Work item →
Take every line from the data that has the word "global" in it.

___ Task data

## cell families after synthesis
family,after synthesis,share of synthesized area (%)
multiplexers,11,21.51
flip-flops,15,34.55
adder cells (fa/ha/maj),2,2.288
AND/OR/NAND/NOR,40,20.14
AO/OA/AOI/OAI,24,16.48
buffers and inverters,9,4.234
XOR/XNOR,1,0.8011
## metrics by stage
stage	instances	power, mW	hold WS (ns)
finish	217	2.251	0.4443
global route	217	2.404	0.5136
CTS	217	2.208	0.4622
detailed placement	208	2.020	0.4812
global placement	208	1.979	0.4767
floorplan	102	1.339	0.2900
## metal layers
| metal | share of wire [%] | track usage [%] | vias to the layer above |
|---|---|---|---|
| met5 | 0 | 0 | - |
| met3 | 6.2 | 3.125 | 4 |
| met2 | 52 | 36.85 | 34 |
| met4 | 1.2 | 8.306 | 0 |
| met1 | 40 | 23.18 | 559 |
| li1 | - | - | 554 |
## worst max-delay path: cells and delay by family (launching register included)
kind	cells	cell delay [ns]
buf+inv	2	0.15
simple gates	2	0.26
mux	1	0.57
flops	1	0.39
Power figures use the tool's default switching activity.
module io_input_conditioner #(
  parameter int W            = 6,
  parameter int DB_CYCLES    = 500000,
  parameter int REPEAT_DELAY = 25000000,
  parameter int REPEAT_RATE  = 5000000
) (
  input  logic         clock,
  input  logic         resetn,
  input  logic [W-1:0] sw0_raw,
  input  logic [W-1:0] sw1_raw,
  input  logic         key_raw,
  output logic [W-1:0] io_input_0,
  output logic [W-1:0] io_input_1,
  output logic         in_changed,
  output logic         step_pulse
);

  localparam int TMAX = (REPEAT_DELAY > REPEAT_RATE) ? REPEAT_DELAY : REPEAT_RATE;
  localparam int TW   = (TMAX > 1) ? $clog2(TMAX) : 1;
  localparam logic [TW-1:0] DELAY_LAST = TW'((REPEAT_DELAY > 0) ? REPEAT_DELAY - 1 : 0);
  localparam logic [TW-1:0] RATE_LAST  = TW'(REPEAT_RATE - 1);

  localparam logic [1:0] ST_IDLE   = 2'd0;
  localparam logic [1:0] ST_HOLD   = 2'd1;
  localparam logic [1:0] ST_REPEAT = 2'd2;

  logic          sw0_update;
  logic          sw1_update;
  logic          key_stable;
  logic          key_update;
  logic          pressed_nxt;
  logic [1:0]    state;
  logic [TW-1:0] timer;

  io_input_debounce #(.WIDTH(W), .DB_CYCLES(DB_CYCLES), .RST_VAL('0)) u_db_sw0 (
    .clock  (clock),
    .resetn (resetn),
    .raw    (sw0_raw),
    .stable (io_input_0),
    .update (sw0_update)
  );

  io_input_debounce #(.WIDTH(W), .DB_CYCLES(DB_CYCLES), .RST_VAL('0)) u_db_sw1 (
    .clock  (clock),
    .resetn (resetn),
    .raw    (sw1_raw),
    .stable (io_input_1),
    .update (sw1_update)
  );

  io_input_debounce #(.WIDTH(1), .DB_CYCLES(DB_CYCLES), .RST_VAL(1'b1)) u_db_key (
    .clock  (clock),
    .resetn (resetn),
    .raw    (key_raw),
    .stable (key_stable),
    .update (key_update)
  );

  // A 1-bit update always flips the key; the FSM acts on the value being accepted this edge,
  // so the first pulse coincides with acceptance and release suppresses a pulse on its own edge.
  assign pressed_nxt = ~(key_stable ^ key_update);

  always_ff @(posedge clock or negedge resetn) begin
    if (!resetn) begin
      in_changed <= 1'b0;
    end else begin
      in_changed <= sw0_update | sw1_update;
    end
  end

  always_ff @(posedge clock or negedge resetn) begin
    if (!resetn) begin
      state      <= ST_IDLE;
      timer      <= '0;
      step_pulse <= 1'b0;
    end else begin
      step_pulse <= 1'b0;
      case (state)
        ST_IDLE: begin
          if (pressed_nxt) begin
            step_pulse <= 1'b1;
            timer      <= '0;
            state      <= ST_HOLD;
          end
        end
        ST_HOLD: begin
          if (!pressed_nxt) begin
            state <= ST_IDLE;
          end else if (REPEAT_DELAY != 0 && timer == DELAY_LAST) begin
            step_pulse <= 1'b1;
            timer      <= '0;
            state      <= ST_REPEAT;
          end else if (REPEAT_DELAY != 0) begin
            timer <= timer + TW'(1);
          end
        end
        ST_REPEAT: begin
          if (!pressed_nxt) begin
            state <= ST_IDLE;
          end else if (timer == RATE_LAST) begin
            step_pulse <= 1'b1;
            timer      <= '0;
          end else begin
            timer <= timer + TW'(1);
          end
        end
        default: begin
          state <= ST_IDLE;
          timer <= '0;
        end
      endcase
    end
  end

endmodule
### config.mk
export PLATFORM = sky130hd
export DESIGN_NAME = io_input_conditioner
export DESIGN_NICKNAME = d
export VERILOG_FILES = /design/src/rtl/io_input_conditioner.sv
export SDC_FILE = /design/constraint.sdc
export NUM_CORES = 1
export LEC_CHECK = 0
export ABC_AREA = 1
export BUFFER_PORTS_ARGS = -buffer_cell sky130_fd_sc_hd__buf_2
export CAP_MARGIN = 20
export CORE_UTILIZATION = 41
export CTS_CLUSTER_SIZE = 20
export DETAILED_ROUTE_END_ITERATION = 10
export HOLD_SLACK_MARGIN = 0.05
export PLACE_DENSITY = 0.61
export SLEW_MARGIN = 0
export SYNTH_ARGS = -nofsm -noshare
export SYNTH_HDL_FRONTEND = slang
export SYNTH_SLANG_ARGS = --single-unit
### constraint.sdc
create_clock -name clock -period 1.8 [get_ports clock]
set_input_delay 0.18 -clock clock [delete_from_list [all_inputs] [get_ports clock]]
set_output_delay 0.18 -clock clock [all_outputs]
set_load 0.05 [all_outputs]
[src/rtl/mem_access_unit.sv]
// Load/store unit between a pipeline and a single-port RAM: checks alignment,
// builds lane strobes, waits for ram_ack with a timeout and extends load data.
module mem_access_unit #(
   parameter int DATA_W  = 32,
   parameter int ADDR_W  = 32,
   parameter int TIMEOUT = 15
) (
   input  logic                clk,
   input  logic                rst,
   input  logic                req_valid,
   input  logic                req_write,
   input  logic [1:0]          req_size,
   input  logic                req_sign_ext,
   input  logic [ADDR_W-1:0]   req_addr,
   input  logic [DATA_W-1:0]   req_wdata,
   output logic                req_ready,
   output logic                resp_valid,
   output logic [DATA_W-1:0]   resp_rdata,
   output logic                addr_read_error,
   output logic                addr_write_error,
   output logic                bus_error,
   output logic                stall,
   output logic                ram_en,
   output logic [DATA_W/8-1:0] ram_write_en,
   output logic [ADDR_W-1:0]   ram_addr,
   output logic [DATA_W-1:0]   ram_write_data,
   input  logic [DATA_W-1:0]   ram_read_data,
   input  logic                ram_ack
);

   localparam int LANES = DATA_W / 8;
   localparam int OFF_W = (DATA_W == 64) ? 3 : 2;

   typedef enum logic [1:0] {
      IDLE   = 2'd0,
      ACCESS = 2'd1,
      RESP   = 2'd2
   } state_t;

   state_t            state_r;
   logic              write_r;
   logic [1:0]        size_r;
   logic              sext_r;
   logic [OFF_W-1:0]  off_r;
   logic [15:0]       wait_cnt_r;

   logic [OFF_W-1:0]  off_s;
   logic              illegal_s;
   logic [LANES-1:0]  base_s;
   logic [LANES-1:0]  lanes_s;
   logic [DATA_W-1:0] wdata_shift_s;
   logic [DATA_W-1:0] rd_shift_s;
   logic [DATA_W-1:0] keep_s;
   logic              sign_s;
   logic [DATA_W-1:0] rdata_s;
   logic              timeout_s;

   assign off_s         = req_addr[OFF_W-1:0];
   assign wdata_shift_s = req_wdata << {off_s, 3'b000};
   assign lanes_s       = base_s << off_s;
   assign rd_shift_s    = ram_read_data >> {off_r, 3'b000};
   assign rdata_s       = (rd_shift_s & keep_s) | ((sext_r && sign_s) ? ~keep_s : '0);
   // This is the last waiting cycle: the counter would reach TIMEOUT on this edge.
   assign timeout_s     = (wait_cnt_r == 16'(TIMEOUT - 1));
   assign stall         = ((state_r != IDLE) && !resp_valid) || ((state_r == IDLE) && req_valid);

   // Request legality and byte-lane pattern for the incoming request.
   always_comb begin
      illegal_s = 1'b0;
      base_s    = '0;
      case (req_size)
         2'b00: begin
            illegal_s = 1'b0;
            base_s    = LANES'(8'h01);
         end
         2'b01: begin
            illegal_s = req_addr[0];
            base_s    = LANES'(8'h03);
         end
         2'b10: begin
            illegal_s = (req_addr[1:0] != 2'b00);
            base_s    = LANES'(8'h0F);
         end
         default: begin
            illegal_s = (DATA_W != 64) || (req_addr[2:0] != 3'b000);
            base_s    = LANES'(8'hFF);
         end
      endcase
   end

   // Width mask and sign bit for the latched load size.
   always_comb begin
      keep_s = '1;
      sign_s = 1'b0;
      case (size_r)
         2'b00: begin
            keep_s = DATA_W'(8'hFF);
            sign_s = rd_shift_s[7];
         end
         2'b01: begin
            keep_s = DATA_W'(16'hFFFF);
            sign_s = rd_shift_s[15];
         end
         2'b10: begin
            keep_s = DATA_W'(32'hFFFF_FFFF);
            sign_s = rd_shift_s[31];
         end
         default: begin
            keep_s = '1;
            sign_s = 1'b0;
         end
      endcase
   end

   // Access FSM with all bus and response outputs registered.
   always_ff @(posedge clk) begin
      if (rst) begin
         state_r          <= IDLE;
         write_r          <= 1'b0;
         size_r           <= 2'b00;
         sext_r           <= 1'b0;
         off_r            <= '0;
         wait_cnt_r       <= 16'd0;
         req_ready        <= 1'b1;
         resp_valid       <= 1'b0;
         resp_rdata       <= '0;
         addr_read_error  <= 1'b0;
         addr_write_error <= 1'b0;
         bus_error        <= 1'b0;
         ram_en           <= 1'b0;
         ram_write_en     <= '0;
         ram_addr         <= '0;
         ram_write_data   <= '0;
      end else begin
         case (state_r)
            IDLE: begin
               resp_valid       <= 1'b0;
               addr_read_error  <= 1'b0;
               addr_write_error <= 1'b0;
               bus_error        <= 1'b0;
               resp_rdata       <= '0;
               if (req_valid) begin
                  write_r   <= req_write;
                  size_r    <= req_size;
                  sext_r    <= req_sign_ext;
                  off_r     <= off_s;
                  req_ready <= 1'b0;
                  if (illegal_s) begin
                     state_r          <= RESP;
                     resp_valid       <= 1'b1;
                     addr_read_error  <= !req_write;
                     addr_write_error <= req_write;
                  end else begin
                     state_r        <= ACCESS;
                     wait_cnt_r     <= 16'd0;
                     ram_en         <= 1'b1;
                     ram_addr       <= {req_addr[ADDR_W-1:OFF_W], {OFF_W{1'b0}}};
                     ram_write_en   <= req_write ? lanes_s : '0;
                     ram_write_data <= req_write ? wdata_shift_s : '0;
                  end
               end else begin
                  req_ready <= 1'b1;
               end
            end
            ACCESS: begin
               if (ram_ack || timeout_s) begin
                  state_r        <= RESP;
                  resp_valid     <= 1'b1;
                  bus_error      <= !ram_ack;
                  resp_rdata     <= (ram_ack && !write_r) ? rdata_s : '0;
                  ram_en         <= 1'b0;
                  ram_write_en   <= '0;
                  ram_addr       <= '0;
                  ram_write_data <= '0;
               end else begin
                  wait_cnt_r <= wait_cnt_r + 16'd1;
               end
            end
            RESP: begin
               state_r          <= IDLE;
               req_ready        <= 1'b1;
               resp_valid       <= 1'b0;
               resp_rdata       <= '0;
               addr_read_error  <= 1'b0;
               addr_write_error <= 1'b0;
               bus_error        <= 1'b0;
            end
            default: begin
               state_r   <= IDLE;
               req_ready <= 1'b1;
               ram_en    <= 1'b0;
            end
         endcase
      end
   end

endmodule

______

Solution below →
global route	217	2.404	0.5136
global placement	208	1.979	0.4767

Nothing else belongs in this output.